Antonio Caballero

Personal information
- Full name: Antonio Jesús Caballero Ramírez
- Date of birth: 6 January 1994 (age 32)
- Place of birth: Martos, Spain
- Height: 1.75 m (5 ft 9 in)
- Position: Midfielder

Team information
- Current team: Jaén
- Number: 8

Youth career
- Jaén
- Martos
- 2012–2013: Séneca

Senior career*
- Years: Team / Apps / (Gls)
- 2013–2014: Martos / 32 / (0)
- 2014: Lucena / 7 / (0)
- 2014–2015: Martos / 4 / (0)
- 2015: Ciudad Torredonjimeno / 12 / (0)
- 2015–2016: Mancha Real / 17 / (4)
- 2016–2017: Elche B / 48 / (4)
- 2017: Elche / 3 / (0)
- 2017–2018: Rápido Bouzas / 37 / (2)
- 2018–2019: Castellón / 34 / (2)
- 2019–2020: Badajoz / 26 / (2)
- 2020–2021: Mirandés / 22 / (0)
- 2021–2022: UCAM Murcia / 15 / (0)
- 2022–2023: San Fernando / 31 / (0)
- 2023: Córdoba / 17 / (0)
- 2023–2024: Cornellà / 37 / (2)
- 2024–2025: UD Logroñés / 27 / (2)
- 2025–: Jaén / 29 / (1)

= Antonio Caballero (footballer) =

Spanish footballer (born 1994)

Antonio Jesús Caballero Ramírez (/es/; born 6 January 1994) is a Spanish footballer who plays for Segunda Federación club Jaén as a midfielder.

==Club career==
Born in Martos, Jaén, Andalusia, Caballero made his senior debut with Martos CD in the 2013–14 season, in Tercera División. On 3 July 2014 he moved to Segunda División B side Real Balompédica Linense, but on 28 August he joined fellow league team Lucena CF after cutting ties with the former.

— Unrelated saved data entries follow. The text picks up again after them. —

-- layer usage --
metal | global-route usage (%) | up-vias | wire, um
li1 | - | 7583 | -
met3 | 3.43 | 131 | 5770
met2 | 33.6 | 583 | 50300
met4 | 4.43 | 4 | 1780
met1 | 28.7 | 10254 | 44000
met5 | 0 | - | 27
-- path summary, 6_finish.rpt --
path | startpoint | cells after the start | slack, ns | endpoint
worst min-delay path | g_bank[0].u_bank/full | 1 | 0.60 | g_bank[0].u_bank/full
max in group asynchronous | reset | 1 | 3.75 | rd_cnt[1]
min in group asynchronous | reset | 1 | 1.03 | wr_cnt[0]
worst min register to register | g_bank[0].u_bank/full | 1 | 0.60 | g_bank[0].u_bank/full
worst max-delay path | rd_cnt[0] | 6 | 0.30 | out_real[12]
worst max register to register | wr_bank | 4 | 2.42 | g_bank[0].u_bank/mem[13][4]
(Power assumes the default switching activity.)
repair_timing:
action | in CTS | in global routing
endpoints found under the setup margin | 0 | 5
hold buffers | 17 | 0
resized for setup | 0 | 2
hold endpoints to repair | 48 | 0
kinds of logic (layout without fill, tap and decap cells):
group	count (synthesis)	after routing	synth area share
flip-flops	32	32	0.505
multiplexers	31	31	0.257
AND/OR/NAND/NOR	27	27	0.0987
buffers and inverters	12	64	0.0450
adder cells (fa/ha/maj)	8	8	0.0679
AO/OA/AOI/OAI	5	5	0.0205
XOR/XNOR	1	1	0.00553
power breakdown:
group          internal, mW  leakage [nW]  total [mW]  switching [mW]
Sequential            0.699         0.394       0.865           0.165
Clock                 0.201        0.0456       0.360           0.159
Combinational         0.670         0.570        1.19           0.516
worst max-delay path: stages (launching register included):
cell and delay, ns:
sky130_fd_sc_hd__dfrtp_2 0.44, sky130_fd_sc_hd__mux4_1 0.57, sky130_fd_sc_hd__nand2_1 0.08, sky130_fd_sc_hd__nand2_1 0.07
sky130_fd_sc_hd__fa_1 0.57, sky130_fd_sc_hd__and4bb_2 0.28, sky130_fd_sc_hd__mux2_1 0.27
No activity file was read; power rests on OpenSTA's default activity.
## config.mk

```make
export PLATFORM = sky130hd
export DESIGN_NAME = rom_share_arbiter_flat
export DESIGN_NICKNAME = d
export VERILOG_FILES = /design/src/rtl/rom_share_arbiter_pkg.sv /design/src/rtl/rom_share_arbiter_if.sv /design/src/rtl/rom_share_arbiter_rr_pick2.sv /design/src/rtl/rom_share_arbiter.sv /design/src/flat_wrapper.sv
export SDC_FILE = /design/constraint.sdc
export NUM_CORES = 1
export LEC_CHECK = 0
export BUFFER_PORTS_ARGS = -buffer_cell sky130_fd_sc_hd__buf_2
export CORE_ASPECT_RATIO = 0.6
export CORE_MARGIN = 10
export CORE_UTILIZATION = 42
export CTS_CLUSTER_DIAMETER = 40
export DETAILED_ROUTE_END_ITERATION = 10
export PLACE_DENSITY = 0.73
export SYNTH_ARGS = -nofsm -noshare
export SYNTH_HDL_FRONTEND = slang
export SYNTH_SLANG_ARGS = --single-unit
```

## constraint.sdc

```tcl
create_clock -name clk -period 1.38 [get_ports clk]
set_input_delay 0.138 -clock clk [delete_from_list [all_inputs] [get_ports clk]]
set_output_delay 0.138 -clock clk [all_outputs]
set_load 0.03 [all_outputs]
```
[src/rtl/pc_pkg.sv]
// Shared types and helpers for the program-counter sequencer and its return-address stack.
package pc_pkg;

  typedef enum logic [2:0] {
    CC_NE  = 3'b000,
    CC_EQ  = 3'b001,
    CC_GT  = 3'b010,
    CC_LT  = 3'b011,
    CC_GE  = 3'b100,
    CC_LE  = 3'b101,
    CC_OVF = 3'b110,
    CC_UNC = 3'b111
  } ccode_e;

  localparam int FLG_V = 2;
  localparam int FLG_N = 1;
  localparam int FLG_Z = 0;

  typedef enum logic [0:0] {
    ST_RUN    = 1'b0,
    ST_HALTED = 1'b1
  } run_state_e;

  // Branch condition evaluation against the V/N/Z flag word.
  function automatic logic cond_met(input ccode_e cc, input logic [2:0] fl);
    logic met;
    case (cc)
      CC_NE:   met = ~fl[FLG_Z];
      CC_EQ:   met = fl[FLG_Z];
      CC_GT:   met = ~fl[FLG_Z] & ~fl[FLG_N];
      CC_LT:   met = fl[FLG_N];
      CC_GE:   met = fl[FLG_Z] | (~fl[FLG_Z] & ~fl[FLG_N]);
      CC_LE:   met = fl[FLG_Z] | fl[FLG_N];
      CC_OVF:  met = fl[FLG_V];
      CC_UNC:  met = 1'b1;
      default: met = 1'b0;
    endcase
    return met;
  endfunction

endpackage

[src/rtl/pc_ras.sv]
// Circular return-address stack: a push when full overwrites the oldest entry,
// a pop when empty leaves the stack untouched; both report err combinationally.
module pc_ras
  import pc_pkg::*;
#(
  parameter int DEPTH = 4,
  parameter int W     = 16
) (
  input  logic         clk,
  input  logic         rst_n,
  input  logic         push,
  input  logic         pop,
  input  logic [W-1:0] push_data,
  output logic [W-1:0] top_data,
  output logic         full,
  output logic         empty,
  output logic         err
);

  localparam int PTR_W = $clog2(DEPTH);
  localparam int CNT_W = PTR_W + 1;

  logic [W-1:0]     mem_q [DEPTH];
  logic [PTR_W-1:0] ptr_q, ptr_d;
  logic [CNT_W-1:0] cnt_q, cnt_d;
  logic [PTR_W-1:0] top_ptr_s;

  // ptr_q is the next write slot; the newest entry sits just below it.
  assign top_ptr_s = ptr_q - PTR_W'(1);
  assign top_data  = mem_q[top_ptr_s];
  assign full      = (cnt_q == CNT_W'(DEPTH));
  assign empty     = (cnt_q == {CNT_W{1'b0}});
  assign err       = (push & full) | (pop & ~push & empty);

  // Pointer and occupancy update; push takes precedence over pop.
  always_comb begin
    ptr_d = ptr_q;
    cnt_d = cnt_q;
    if (push) begin
      ptr_d = ptr_q + PTR_W'(1);
      if (!full) begin
        cnt_d = cnt_q + CNT_W'(1);
      end else begin
        cnt_d = cnt_q;
      end
    end else if (pop && !empty) begin
      ptr_d = top_ptr_s;
      cnt_d = cnt_q - CNT_W'(1);
    end else begin
      ptr_d = ptr_q;
    end
  end

  // Pointer and count registers.
  always_ff @(posedge clk) begin
    if (!rst_n) begin
      ptr_q <= {PTR_W{1'b0}};
      cnt_q <= {CNT_W{1'b0}};
    end else begin
      ptr_q <= ptr_d;
      cnt_q <= cnt_d;
    end
  end

  // Entry storage, written on every push.
  always_ff @(posedge clk) begin
    if (rst_n && push) begin
      mem_q[ptr_q] <= push_data;
    end
  end

endmodule
### src/rtl/thermo_bin_pipe_if.sv
// thermo_bin_pipe_if: valid/ready handshake bundle for the thermometer-to-binary pipeline
// Ports: in_valid/in_ready/in_therm (sample side), out_valid/out_ready/out_bin/out_bubble (result side)
// master drives samples and accepts results; slave is the pipeline's view
interface thermo_bin_pipe_if #(
    parameter int WIDTH = 15,
    parameter int BIN_W = 4
);
    logic             in_valid;
    logic             in_ready;
    logic [WIDTH-1:0] in_therm;
    logic             out_valid;
    logic             out_ready;
    logic [BIN_W-1:0] out_bin;
    logic             out_bubble;
    modport master (output in_valid, in_therm, out_ready, input in_ready, out_valid, out_bin, out_bubble);
    modport slave  (input in_valid, in_therm, out_ready, output in_ready, out_valid, out_bin, out_bubble);
endinterface
$ cat src/rtl/pipe_stage_skid_if.sv
// Single valid/ready/data channel between two pipeline stages.
// The master drives valid and data; the slave drives ready.
interface pipe_stage_skid_if #(
   parameter int unsigned PAYLOAD_W = 32
);
   logic                 valid;
   logic                 ready;
   logic [PAYLOAD_W-1:0] data;

   modport master (
      output valid,
      output data,
      input  ready
   );

   modport slave (
      input  valid,
      input  data,
      output ready
   );
endinterface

After being rarely used, Caballero left Lucena and returned to Martos on 28 December 2014. The following 7 February, however, he signed for UD Ciudad de Torredonjimeno, both in the fourth division. On 25 June 2015, he agreed to a contract with Atlético Mancha Real.

On 20 January 2016 Caballero joined Elche CF, being assigned to the reserves still in the fourth tier. On 15 April of the following year he made his first team debut, coming on as a second-half substitute for Armando in a 1–3 Segunda División home loss against CD Numancia.

Caballero left the Franjiverdes in July 2017, and subsequently represented third division sides Rápido de Bouzas, CD Castellón and CD Badajoz, reaching the play-offs with the latter. On 21 August 2020, he agreed to a deal with CD Mirandés in the second tier.

On 26 July 2021, free agent Caballero agreed to a contract with Primera División RFEF side UCAM Murcia CF.

==Personal life==
Caballero's younger brother Raúl is also a footballer. A forward, he played for Córdoba CF and UD Almería as a youth.